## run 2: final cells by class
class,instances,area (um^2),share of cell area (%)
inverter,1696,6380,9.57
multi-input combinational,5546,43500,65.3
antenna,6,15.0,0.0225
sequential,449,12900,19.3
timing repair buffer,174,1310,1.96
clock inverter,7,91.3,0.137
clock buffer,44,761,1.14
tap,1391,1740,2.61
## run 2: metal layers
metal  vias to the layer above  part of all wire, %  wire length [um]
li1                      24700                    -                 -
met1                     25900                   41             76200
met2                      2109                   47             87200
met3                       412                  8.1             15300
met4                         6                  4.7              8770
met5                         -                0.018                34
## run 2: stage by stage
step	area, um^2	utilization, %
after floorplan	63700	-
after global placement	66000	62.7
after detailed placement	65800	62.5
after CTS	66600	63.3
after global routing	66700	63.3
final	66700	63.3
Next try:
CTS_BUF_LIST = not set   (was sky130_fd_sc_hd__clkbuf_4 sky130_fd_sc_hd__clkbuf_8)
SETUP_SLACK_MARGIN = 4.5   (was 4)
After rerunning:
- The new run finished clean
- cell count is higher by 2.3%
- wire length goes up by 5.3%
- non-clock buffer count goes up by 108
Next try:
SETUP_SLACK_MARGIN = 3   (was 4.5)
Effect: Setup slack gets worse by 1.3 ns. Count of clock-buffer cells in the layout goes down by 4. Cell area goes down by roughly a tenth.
From an optimization exercise on the open Yosys and OpenROAD flow, aimed at small area and a short achievable clock period; shortcuts taken in it are not production practice.
Where RTL was checked, it was by simulation tests only, not by an equivalence proof against the original.
Only the layout flow was run in run 2; the RTL was not checked for function there.
No activity file was given, so power comes from the tool's default toggle rates.

==> flow/design.v (outline; a module is shown in full before it is edited, if it fits) <==
// module alu: 986 lines
// module cpa: 137 lines
// module ltu: 3 lines
// module mulov: 62 lines
// module ovtab: 18 lines
// module sfx4: 6 lines
// module ao8: 3 lines
// module ovsel: 6 lines
// module mx2: 3 lines
// module omux: 3 lines
// module logic_unit: 14 lines
// module fa: 4 lines
// module ha: 4 lines
module alu #(
    parameter DATA_WIDTH = 32,
    parameter INST_WIDTH = 4
)(
    input                   i_clk,
    input                   i_rst_n,
    input  [DATA_WIDTH-1:0] i_data_a,
    input  [DATA_WIDTH-1:0] i_data_b,
    input  [INST_WIDTH-1:0] i_inst,
    input                   i_valid,
    output [DATA_WIDTH-1:0] o_data,
    output                  o_overflow,
    output                  o_valid
);
  // ...
==> flow/flow/run.sh <==
#!/bin/bash
# The standard ORFS layout (standard synthesis included), with two
# changes to how it is made:
#  - the port buffers are plain buffers (buf_4) rather than the delay cell
#    that buffer_ports picks on its own; every port still gets its buffer;
set -uo pipefail
MARGIN=7
export BUFFER_PORTS_ARGS="-buffer_cell sky130_fd_sc_hd__buf_4"
bash standard.sh SETUP_SLACK_MARGIN=$MARGIN finish > flow_make.log 2>&1
status=$?
cp -r orfs/logs flow_logs 2>/dev/null || true
exit $status
==> flow/standard.sh <==
#!/bin/bash
# synth_recipe.tcl (not shown) runs the flow's synth.tcl, then flattens the netlist and writes it again
# the make line also repeats each setting of config.mk as NAME=value (left out here)
make -C /OpenROAD-flow-scripts/flow DESIGN_CONFIG=/design/flow/config.mk WORK_HOME=/design/flow/orfs CLKGATE_MAP_FILE= SYNTH_SCRIPT=/design/flow/synth_recipe.tcl "${@:-finish}"
==> flow/config.mk <==
export PLATFORM = sky130hd
export DESIGN_NAME = alu
export DESIGN_NICKNAME = alu
export VERILOG_FILES = /design/flow/design.v
export SDC_FILE = /design/flow/constraint.sdc
export NUM_CORES = 4
export LEC_CHECK = 0
export CAP_MARGIN = 20
export CORE_MARGIN = 2
export CORE_UTILIZATION = 45
export PLACE_DENSITY = 0.6
export SLEW_MARGIN = 20
export SYNTH_HIERARCHICAL = 1
export SYNTH_MINIMUM_KEEP_SIZE = 0
==> flow/constraint.sdc <==
create_clock -name core_clock -period 13.0 [get_ports {i_clk}]
set_input_delay 2.6000 -clock core_clock [delete_from_list [all_inputs] [get_ports {i_clk}]]
set_output_delay 2.6000 -clock core_clock [all_outputs]
set_load 0.01 [all_outputs]
Context: an optimization exercise on an open-source flow, tuned for small area and a short achievable clock period. The choices shown serve that exercise and are no tape-out recipe. The RTL was checked by simulation tests, not by an equivalence proof against the original design. Power figures rest on the tool's default switching activity, not on a simulated workload.

### design/flow/flow/run.sh
#!/bin/bash
# Standard ORFS layout (the standard.sh: standard synthesis, floorplan,
# placement, CTS, routing) with the resizer's setup repair aimed at a
# larger slack margin, so that it sizes the critical paths for speed.
# The clock period and constraints are the standard flow's own.
set -euo pipefail
bash standard.sh SETUP_SLACK_MARGIN=10 finish > standard.log 2>&1
### design/flow/standard.sh
#!/bin/bash
# synth_recipe.tcl (not shown) runs the flow's synth.tcl, then flattens the netlist and writes it again
# the make line also repeats each setting of config.mk as NAME=value (left out here)
make -C /OpenROAD-flow-scripts/flow DESIGN_CONFIG=/design/flow/config.mk WORK_HOME=/design/flow/orfs CLKGATE_MAP_FILE= SYNTH_SCRIPT=/design/flow/synth_recipe.tcl "${@:-finish}"
### design/flow/config.mk
export PLATFORM = sky130hd
export DESIGN_NAME = CPU
export DESIGN_NICKNAME = CPU
export VERILOG_FILES = /design/flow/design.v
export SDC_FILE = /design/flow/constraint.sdc
export NUM_CORES = 4
export LEC_CHECK = 0
export CAP_MARGIN = 20
export CORE_MARGIN = 2
export CORE_UTILIZATION = 40
export PLACE_DENSITY = 0.6
export SLEW_MARGIN = 20
### design/flow/constraint.sdc
create_clock -name core_clock -period 14.0 [get_ports {clk}]
set_input_delay 2.8000 -clock core_clock [delete_from_list [all_inputs] [get_ports {clk}]]
set_output_delay 2.8000 -clock core_clock [all_outputs]
set_load 0.01 [all_outputs]
### design/flow/design.v
module controller(input  logic [5:0] op, funct,
                  input  logic       zero,
                  output logic [1:0] memtoreg, 
                  output logic       memwrite,
                  output logic [2:0] int_cause,
                  output logic       cause_write,
                  output logic       exit_kernel,
                  output logic       jump_reg,
                  input  logic       overflow,
                  input  logic       kernel_mode,
                  output logic       write_c0,
                  output logic       alusrc,
                  output logic       regdst, regwrite,
                  output logic       branch,
                  output logic       jump,
                  output logic [2:0] alucontrol);
  logic [1:0] aluop;
  maindec md
            (
                .op             (op),
                .funct          (funct),
                .kernel_mode    (kernel_mode),
                .overflow       (overflow),
                .int_cause      (int_cause),
                .cause_write    (cause_write),
                .exit_kernel    (exit_kernel),
                .jump_reg       (jump_reg),
                .write_c0       (write_c0),
                .memtoreg       (memtoreg), 
                .memwrite       (memwrite), 
                .branch         (branch),
                .alusrc         (alusrc), 
                .regdst         (regdst), 
                .regwrite       (regwrite),
                .jump           (jump),
                .aluop          (aluop)
            );
  aludec  ad(funct, aluop, alucontrol);
endmodule 
module maindec(input  logic [5:0] op,
               input  logic [5:0] funct,
               input  logic       kernel_mode,
               input  logic       overflow,
               output logic [2:0] int_cause,
               output logic       cause_write,
               output logic       exit_kernel,
               output logic       jump_reg,
               output logic       write_c0,
               output logic [1:0] memtoreg, 
               output logic       memwrite, branch, alusrc,
               output logic       regdst, regwrite,
               output logic       jump,
               output logic [1:0] aluop);
  logic [10:0] controls;
  always_comb
    if(overflow)
        int_cause = 3'b001; 
    else if((op == 6'b010000 ||
            op == 6'b111100 ||
            op == 6'b111000) && kernel_mode) 
        int_cause = 3'b010;  
    else  
        case (op)
            6'b000000: case(funct)           
                        6'b000000: int_cause = 0;  
                        6'b100000: int_cause = 0;  
                        6'b100010: int_cause = 0;  
                        6'b100100: int_cause = 0;  
                        6'b100101: int_cause = 0;  
                        6'b101010: int_cause = 0;  
                        default:   int_cause = 3'b011;  
                       endcase  
            6'b100011: int_cause = 0;  
            6'b101011: int_cause = 0;  
            6'b000100: int_cause = 0;  
            6'b001000: int_cause = 0;  
            6'b000010: int_cause = 0;  
            6'b010000: int_cause = 0;  
            6'b111100: int_cause = 0;  
            6'b111000: int_cause = 0;  
            6'b110000: int_cause = 0;  
            6'b110001: int_cause = 0;  
            default:   int_cause = 3'b011;  
        endcase
  assign cause_write = (int_cause != 0) ? 1'b1 : 1'b0;
  assign exit_kernel = (op == 6'b111000) ? 1'b1 : 1'b0;
  assign write_c0    = (op == 6'b111100) ? 1'b1 : 1'b0;
  assign {regwrite, regdst, alusrc, branch, memwrite,
          memtoreg, jump_reg, jump, aluop} = controls;
  always_comb
    case(op)
      6'b000000: controls <= 11'b11000000010;  
      6'b100011: controls <= 11'b10100010000;  
      6'b101011: controls <= 11'b00101000000;  
      6'b000100: controls <= 11'b00010000001;  
      6'b001000: controls <= 11'b10100000000;  
      6'b000010: controls <= 11'b00000000100;  
      6'b010000: if(~kernel_mode)
                    controls <= 11'b11000100000;  
                 else                                            
                    controls <= 0;
      6'b111100: if(~kernel_mode)
                    controls <= 11'b00000000000;  
                 else 
                    controls <= 0;
      6'b111000: if(~kernel_mode)
                    controls <= 11'b00000000000;  
                 else 
                    controls <= 0;
      6'b110000: controls <= 11'b00000001000;  
      6'b110001: controls <= 11'b00000000000;  
      default:   controls <= 11'b00000000000;  
    endcase
endmodule 
module aludec(input  logic [5:0] funct,
              input  logic [1:0] aluop,
              output logic [2:0] alucontrol);
  always_comb
    case(aluop)
      2'b00: alucontrol <= 3'b010;   
      2'b01: alucontrol <= 3'b110;   
      default: case(funct)           
          6'b000000: alucontrol <= 3'b011;  
          6'b100000: alucontrol <= 3'b010;  
          6'b100010: alucontrol <= 3'b110;  
          6'b100100: alucontrol <= 3'b000;  
          6'b100101: alucontrol <= 3'b001;  
          6'b101010: alucontrol <= 3'b111;  
          default:   alucontrol <= 3'bxxx;  
        endcase
    endcase
endmodule 
module alu(
           input  logic        alusrcE,
           input  logic [31:0] a, b,
           input  logic        op_add, op_sub,    
           input  logic        op_arith,          
           input  logic        op_slt, op_sll, op_and, op_or,
           input  logic        invb,              
           input  logic [4:0]  shamt,
           output logic [31:0] result,
           output logic        c31,
           output logic        ov1, ov0);
  logic        nb31, immneg, unused;
  logic [31:0] sum, bx;
  assign bx = invb ? ~b : b;
  assign {c31, sum[30:0], unused} = {1'b0, a[30:0], 1'b1} + {1'b0, bx[30:0], invb};
  assign sum[31] = a[31] ^ bx[31] ^ c31;
  assign nb31 = ~b[31] ^ (b[30:0] == 31'd0);
  assign immneg = alusrcE & b[15];
  always_comb begin
    ov1 = (op_add & (((a[31] | bx[31]) & ~immneg) | (a[31] & immneg & (a[31] ^ bx[31]))))
        | (op_sub & ((a[31] & nb31 & (a[31] ^ bx[31])) | (~a[31] & ~nb31 & (a[31] ~^ bx[31]))));
    ov0 = (op_add & (((a[31] & bx[31]) & ~immneg) | (a[31] & immneg & (a[31] ~^ bx[31]))))
        | (op_sub & ((a[31] & nb31 & (a[31] ~^ bx[31])) | (~a[31] & ~nb31 & (a[31] ^ bx[31]))));
  end
  assign result = ({32{op_sll}}   & (a << shamt))
                | ({32{op_and}}   & (a & b))
                | ({32{op_or}}    & (a | b))
                | ({32{op_arith}} & sum)
                | {31'd0, op_slt & sum[31]};
endmodule  
module regfile(input  logic        clk,
               input  logic        reset,
               input  logic        we3,
               input  logic [4:0]  ra1_next, ra2_next,
               input  logic [4:0]  wa3,
               input  logic [31:0] wd3,
               output logic [31:0] rd1, rd2);
  logic [31:0] rf[31:0];
  logic [31:1] valid, valid_next, wen;
  logic [31:1] en1, en2;
  logic [31:0] dec1, dec2;
  assign dec1 = 32'd1 << ra1_next;
  assign dec2 = 32'd1 << ra2_next;
generate
  for (genvar i = 1; i < 32; i++) begin : g_reg
    assign wen[i] = we3 && wa3 == i;
    assign valid_next[i] = valid[i] | wen[i];
    always_ff @(posedge clk)
        if (wen[i])
            rf[i] <= wd3;
    always_ff @(posedge reset, posedge clk)
        if (reset)
            valid[i] <= 1'b0;
        else
            valid[i] <= valid_next[i];
  end
endgenerate
  always_ff @(posedge clk) begin
    en1 <= dec1[31:1] & valid_next;
    en2 <= dec2[31:1] & valid_next;
  end
  always_comb begin
    rd1 = 32'd0;
    rd2 = 32'd0;
    for (int i = 1; i < 32; i++) begin
      rd1 = rd1 | ({32{en1[i]}} & rf[i]);
      rd2 = rd2 | ({32{en2[i]}} & rf[i]);
    end
  end
endmodule  
module coprocessor_0
(
    input  logic reset,
    input  logic clk,
    input  logic        write_c0M,
    input  logic [31:0] resultM,
    input  logic [4:0]  writeregM,
    input  logic [31:0] pcF,
    input  logic [2:0]  int_cause,
    input  logic        cause_write,
    input  logic [4:0]  rtD,
    output logic [31:0] c0D,
    output logic        kernel_mode, 
    input  logic        exit_kernel
);
logic [2:0]  cause_reg;
logic [31:0] epc, epc_raw;
logic [31:0] point_table;
logic        point_table_valid;
always_ff @(posedge reset, posedge clk)
    if(reset)
        kernel_mode <= 0;
    else if(exit_kernel)
        kernel_mode <= 1;
    else if(cause_write)
        kernel_mode <= 0;
always_ff @(posedge reset, posedge clk)
    if(reset)
        cause_reg <= 0;
    else if(cause_write)
        cause_reg <= int_cause;
always_ff @(posedge clk)
    if(cause_write)
        epc_raw <= pcF;
assign epc = (cause_reg == 3'd0) ? 32'd0
           : epc_raw - ((cause_reg == 3'b001) ? 32'd8 : 32'd4);
always_ff @(posedge clk)
    if(write_c0M && writeregM == 5'b00011)
        point_table <= resultM;
always_ff @(posedge reset, posedge clk)
    if(reset)
        point_table_valid <= 0;
    else if(write_c0M && writeregM == 5'b00011)
        point_table_valid <= 1;
always_comb
    case(rtD)
        5'b00000: c0D = {31'd0, kernel_mode};
        5'b00001: c0D = {29'd0, cause_reg};
        5'b00010: c0D = epc;
        5'b00011: c0D = point_table_valid ? point_table : 32'd0;
        default:  c0D = 0;
    endcase
endmodule  
module CPU
(
    input  logic        reset,
    input  logic        clk,
    output logic [31:0] pc,         
    input  logic [31:0] instr,      
    output logic [31:0] writedata,  
    output logic [31:0] aluout,     
    output logic        memwrite,   
    input  logic [31:0] readdata    
);
logic [31:0] pcF, pcplus4F;
logic stall_F;
logic regwriteD;
logic [1:0] memtoregD;
logic memwriteD;
logic [2:0] alucontrolD;
logic alusrcD;
logic regdstD;
logic jumpD;
logic [31:0] instrD, pcbranchD, signimmD, pcjumpD;
logic [4:0] rsD, rtD, rdD, writeregD;
logic branchD, equalD, pcsrcD;
logic [31:0] rd1D, rd2D;
logic squashedD;
logic [15:0] instrD_hi, instrD_lo;
assign instrD = {instrD_hi, instrD_lo};
logic kernel_mode;
logic [2:0] int_cause;
logic cause_write;
logic exit_kernel;
logic jump_regD;
logic [31:0] c0D;
logic write_c0D;
logic stall_D;
logic clearD;
logic bubble_next;
logic bypassA, bypassB;
logic regwriteE;
logic [1:0] memtoregE;
logic memwriteE;
logic alusrcE;
logic write_c0E;
logic op_addE, op_subE, op_arithE, op_sltE, op_sllE, op_andE, op_orE, invbE;
logic fA_c0E, fA_aluE, fA_rfE;       
logic fB_c0E, fB_aluE, fB_rfE;       
logic fc0_ME;                        
logic [31:0] mux_c0E;
logic c31E, ov1E, ov0E;
logic [2:0] int_causeD;
logic cause_writeD;
logic flushE;
logic overflowE;
logic [15:0] immE;
logic [31:0] signimmE, rd1E, rd2E;
logic [4:0] rtE, writeregE;
logic [31:0] srcAE, srcBE;
logic [31:0] aluoutE, writedataE;
logic [31:0] c0E;
logic regwriteM;
logic [1:0] memtoregM;
logic memwriteM;
logic write_c0M;
logic [31:0] aluoutM, writedataM, resultM;
logic [4:0] writeregM;
logic [31:0] c0M;
logic [31:0] AD_mux_out, BD_mux_out;
logic fwdAD, fwdBD;
logic fwdAE_next, fwdBE_next, c0_next;
logic sel_exc, sel_jr, sel_j, sel_br, sel_p4, sel_hold;
assign sel_exc  = cause_write;
assign sel_jr   = ~cause_write & jump_regD;
assign sel_j    = ~cause_write & jumpD;
assign sel_br   = ~cause_write & ~stall_F & pcsrcD;
assign sel_p4   = ~cause_write & ~jump_regD & ~jumpD & ~stall_F & ~pcsrcD;
assign sel_hold = ~cause_write & ~jump_regD & ~jumpD & stall_F;
always_ff @(posedge reset, posedge clk)
    if(reset)
        pcF <= 0;
    else
        pcF <= ({32{sel_exc}}  & 32'd72)    
             | ({32{sel_jr}}   & AD_mux_out)
             | ({32{sel_j}}    & pcjumpD)
             | ({32{sel_br}}   & pcbranchD)
             | ({32{sel_p4}}   & pcplus4F)
             | ({32{sel_hold}} & pcF);
assign pcplus4F = pcF + 32'd4;
assign clearD = (jump_regD && !stall_D) || jumpD || cause_write || pcsrcD;
always_ff @(posedge reset, posedge clk)
    if(reset) begin
        instrD_hi <= {6'b110001, 10'd0};  
        squashedD     <= 1'b1;
    end
    else if(clearD) begin
        instrD_hi <= {6'b110001, 10'd0};  
        squashedD     <= 1'b1;
    end
    else if(~stall_D) begin
        instrD_hi <= instr[31:16];
        squashedD     <= 1'b0;
    end
logic [4:0] raA_next, raB_next;
assign raA_next = stall_D ? instrD[25:21] : instr[25:21];
assign raB_next = stall_D ? instrD[20:16] : instr[20:16];
always_ff @(posedge clk)
    if(~stall_D)
        instrD_lo <= instr[15:0];
assign signimmD  = {{16{instrD[15]}}, instrD[15:0]};
assign pcbranchD = pcF + {signimmD[29:0], 2'b00};
assign pcjumpD   = {pcF[31:28], instrD[25:0], 2'b00};
assign rsD = instrD[25:21];
assign rtD = instrD[20:16];
assign rdD = instrD[15:11];
assign pcsrcD = equalD & branchD;
assign writeregD = regdstD ? rdD : rtD;
assign fwdAD = rsD != 0 && rsD == writeregM && regwriteM;
assign fwdBD = rtD != 0 && rtD == writeregM && regwriteM;
logic [31:0] fwdM;
assign fwdM = (memtoregM == 2'b10) ? c0M : aluoutM;
assign AD_mux_out = fwdAD ? fwdM : rd1D;
assign BD_mux_out = fwdBD ? fwdM : rd2D;
assign equalD = (AD_mux_out == BD_mux_out);
always_comb
    if (memtoregM == 2'b10)
        resultM = c0M;
    else if(memtoregM == 2'b00)
        resultM = aluoutM;
    else
        resultM = readdata;
assign bypassA = fwdAD;
assign bypassB = fwdBD;
assign bubble_next = flushE || cause_write || squashedD;
always_ff @(posedge reset, posedge clk)
    if(reset) begin
        regwriteE   <= 0;
        memtoregE   <= 0;
        memwriteE   <= 0;
        alusrcE     <= 0;
        write_c0E   <= 0;
        op_addE     <= 0;
        op_subE     <= 0;
        op_arithE   <= 0;
        op_sltE     <= 0;
        op_sllE     <= 0;
        op_andE     <= 0;
        op_orE      <= 0;
        fA_c0E      <= 0;
        fA_aluE     <= 0;
        fA_rfE      <= 0;
        fB_c0E      <= 0;
        fB_aluE     <= 0;
        fB_rfE      <= 0;
        fc0_ME      <= 0;
    end
    else if(bubble_next) begin
        regwriteE   <= 0;
        memtoregE   <= 0;
        memwriteE   <= 0;
        alusrcE     <= 0;
        write_c0E   <= 0;
        op_addE     <= 0;
        op_subE     <= 0;
        op_arithE   <= 0;
        op_sltE     <= 0;
        op_sllE     <= 0;
        op_andE     <= 0;
        op_orE      <= 0;
        fA_c0E      <= 0;
        fA_aluE     <= 0;
        fA_rfE      <= 0;
        fB_c0E      <= 0;
        fB_aluE     <= 0;
        fB_rfE      <= 0;
        fc0_ME      <= 0;
    end
    else begin
        regwriteE   <= regwriteD;
        memtoregE   <= memtoregD;
        memwriteE   <= memwriteD;
        alusrcE     <= alusrcD;
        write_c0E   <= write_c0D;
        op_addE     <= alucontrolD == 3'b010;
        op_subE     <= alucontrolD == 3'b110;
        op_arithE   <= alucontrolD[1:0] == 2'b10;
        op_sltE     <= alucontrolD == 3'b111;
        op_sllE     <= alucontrolD == 3'b011;
        op_andE     <= alucontrolD[1:0] == 2'b00;
        op_orE      <= alucontrolD[1:0] == 2'b01;
        fA_c0E      <= fwdAE_next &  c0_next;
        fA_aluE     <= fwdAE_next & ~c0_next;
        fA_rfE      <= ~fwdAE_next;
        fB_c0E      <= fwdBE_next &  c0_next;
        fB_aluE     <= fwdBE_next & ~c0_next;
        fB_rfE      <= ~fwdBE_next;
        fc0_ME      <= memtoregD == 2'b10 && write_c0E && writeregD == writeregE;
    end
assign fwdAE_next = rsD != 0 && rsD == writeregE && regwriteE;
assign fwdBE_next = rtD != 0 && rtD == writeregE && regwriteE;
assign c0_next    = memtoregE == 2'b10;
always_ff @(posedge clk) begin
    invbE     <= alucontrolD[2];
    rd1E      <= bypassA ? resultM : rd1D;
    rd2E      <= bypassB ? resultM : rd2D;
    rtE       <= rtD;
    writeregE <= writeregD;
    immE      <= instrD[15:0];
    c0E       <= (memtoregD == 2'b10 && write_c0M && writeregD == writeregM) ? c0M : c0D;
end
assign signimmE = {{16{immE[15]}}, immE};
assign mux_c0E = fc0_ME ? c0M : c0E;
assign srcAE = ({32{fA_c0E}}  & c0M)
             | ({32{fA_aluE}} & aluoutM)
             | ({32{fA_rfE}}  & rd1E);
assign writedataE = ({32{fB_c0E}}  & c0M)
                  | ({32{fB_aluE}} & aluoutM)
                  | ({32{fB_rfE}}  & rd2E);
assign srcBE = alusrcE ? signimmE : writedataE;
assign overflowE   = c31E ? ov1E : ov0E;
assign cause_write = c31E ? (ov1E | cause_writeD) : (ov0E | cause_writeD);
assign int_cause   = overflowE ? 3'b001 : int_causeD;
always_ff @(posedge reset, posedge clk)
    if(reset) begin
        regwriteM  <= 0;
        memtoregM  <= 0;
        memwriteM  <= 0;
        write_c0M  <= 0;
        aluoutM    <= 0;
        writedataM <= 0;
    end
    else if(overflowE)begin
        regwriteM  <= 0;
        memtoregM  <= 0;
        memwriteM  <= 0;
        write_c0M  <= 0;
        aluoutM    <= 0;
        writedataM <= 0;
    end
    else begin
        regwriteM  <= regwriteE;
        memtoregM  <= memtoregE;
        memwriteM  <= memwriteE;
        write_c0M  <= write_c0E;
        aluoutM    <= aluoutE;
        writedataM <= writedataE;
    end
always_ff @(posedge clk) begin
    writeregM  <= writeregE;
    c0M        <= mux_c0E;
end
always_comb
    if((rsD == rtE || rtD == rtE)
            && memtoregE == 2'b01)begin
                stall_F = 1;
                stall_D = 1;
                flushE  = 1;
    end
    else if(jump_regD && regwriteE && rsD == writeregE) begin
                stall_F = 0;
                stall_D = 1;
                flushE  = 0;
    end
    else if(branchD   && regwriteE &&
            (writeregE == rsD || writeregE == rtD))begin
                stall_F = 1;
                stall_D = 1;
                flushE  = 1;
    end
    else if(branchD   &&  memtoregM == 2'b01 &&
            (writeregM == rsD || writeregM == rtD))begin
                stall_F = 1;
                stall_D = 1;
                flushE  = 1;
    end
    else begin
        stall_F = 0;
        stall_D = 0;
        flushE  = 0;
    end
assign pc        = pcF;
assign writedata = writedataM;
assign aluout    = aluoutM;
assign memwrite  = memwriteM;
controller ctrl
    (
        .op             (instrD[31:26]),
        .funct          (instrD[5:0]),
        .int_cause      (int_causeD),
        .cause_write    (cause_writeD),
        .exit_kernel    (exit_kernel),
        .jump_reg       (jump_regD),
        .overflow       (1'b0),
        .kernel_mode    (kernel_mode),
        .write_c0       (write_c0D),
        .regwrite       (regwriteD),
        .memtoreg       (memtoregD),
        .memwrite       (memwriteD),
        .alucontrol     (alucontrolD),
        .alusrc         (alusrcD),
        .regdst         (regdstD),
        .branch         (branchD),
        .jump           (jumpD),
        .zero           (1'b0)
    );
coprocessor_0 c0
    (
        .reset          (reset),
        .clk            (clk),
        .write_c0M      (write_c0M),
        .resultM        (resultM),
        .writeregM      (writeregM),
        .pcF            (pcF),
        .int_cause      (int_cause),
        .cause_write    (cause_write),
        .rtD            (rtD),
        .c0D            (c0D),
        .kernel_mode    (kernel_mode),
        .exit_kernel    (exit_kernel)
    );
regfile rf
    (
        .clk            (clk),
        .reset          (reset),
        .we3            (regwriteM),
        .ra1_next       (raA_next),
        .ra2_next       (raB_next),
        .wa3            (writeregM),
        .wd3            (resultM),
        .rd1            (rd1D),
        .rd2            (rd2D)
    );
alu alu_i
    (
        .alusrcE        (alusrcE),
        .a              (srcAE),
        .b              (srcBE),
        .op_add         (op_addE),
        .op_sub         (op_subE),
        .op_arith       (op_arithE),
        .op_slt         (op_sltE),
        .op_sll         (op_sllE),
        .op_and         (op_andE),
        .op_or          (op_orE),
        .invb           (invbE),
        .shamt          (immE[10:6]),
        .result         (aluoutE),
        .c31            (c31E),
        .ov1            (ov1E),
        .ov0            (ov0E)
    );
endmodule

● ● ●

=== What you will do ===
Could you repeat exactly the lines above from the line with "int_cause = 3'b001;" up to and including the line with "6'b101010: int_cause = 0;", and only those?

=== Completed task ===
        int_cause = 3'b001; 
    else if((op == 6'b010000 ||
            op == 6'b111100 ||
            op == 6'b111000) && kernel_mode) 
        int_cause = 3'b010;  
    else  
        case (op)
            6'b000000: case(funct)           
                        6'b000000: int_cause = 0;  
                        6'b100000: int_cause = 0;  
                        6'b100010: int_cause = 0;  
                        6'b100100: int_cause = 0;  
                        6'b100101: int_cause = 0;  
                        6'b101010: int_cause = 0;  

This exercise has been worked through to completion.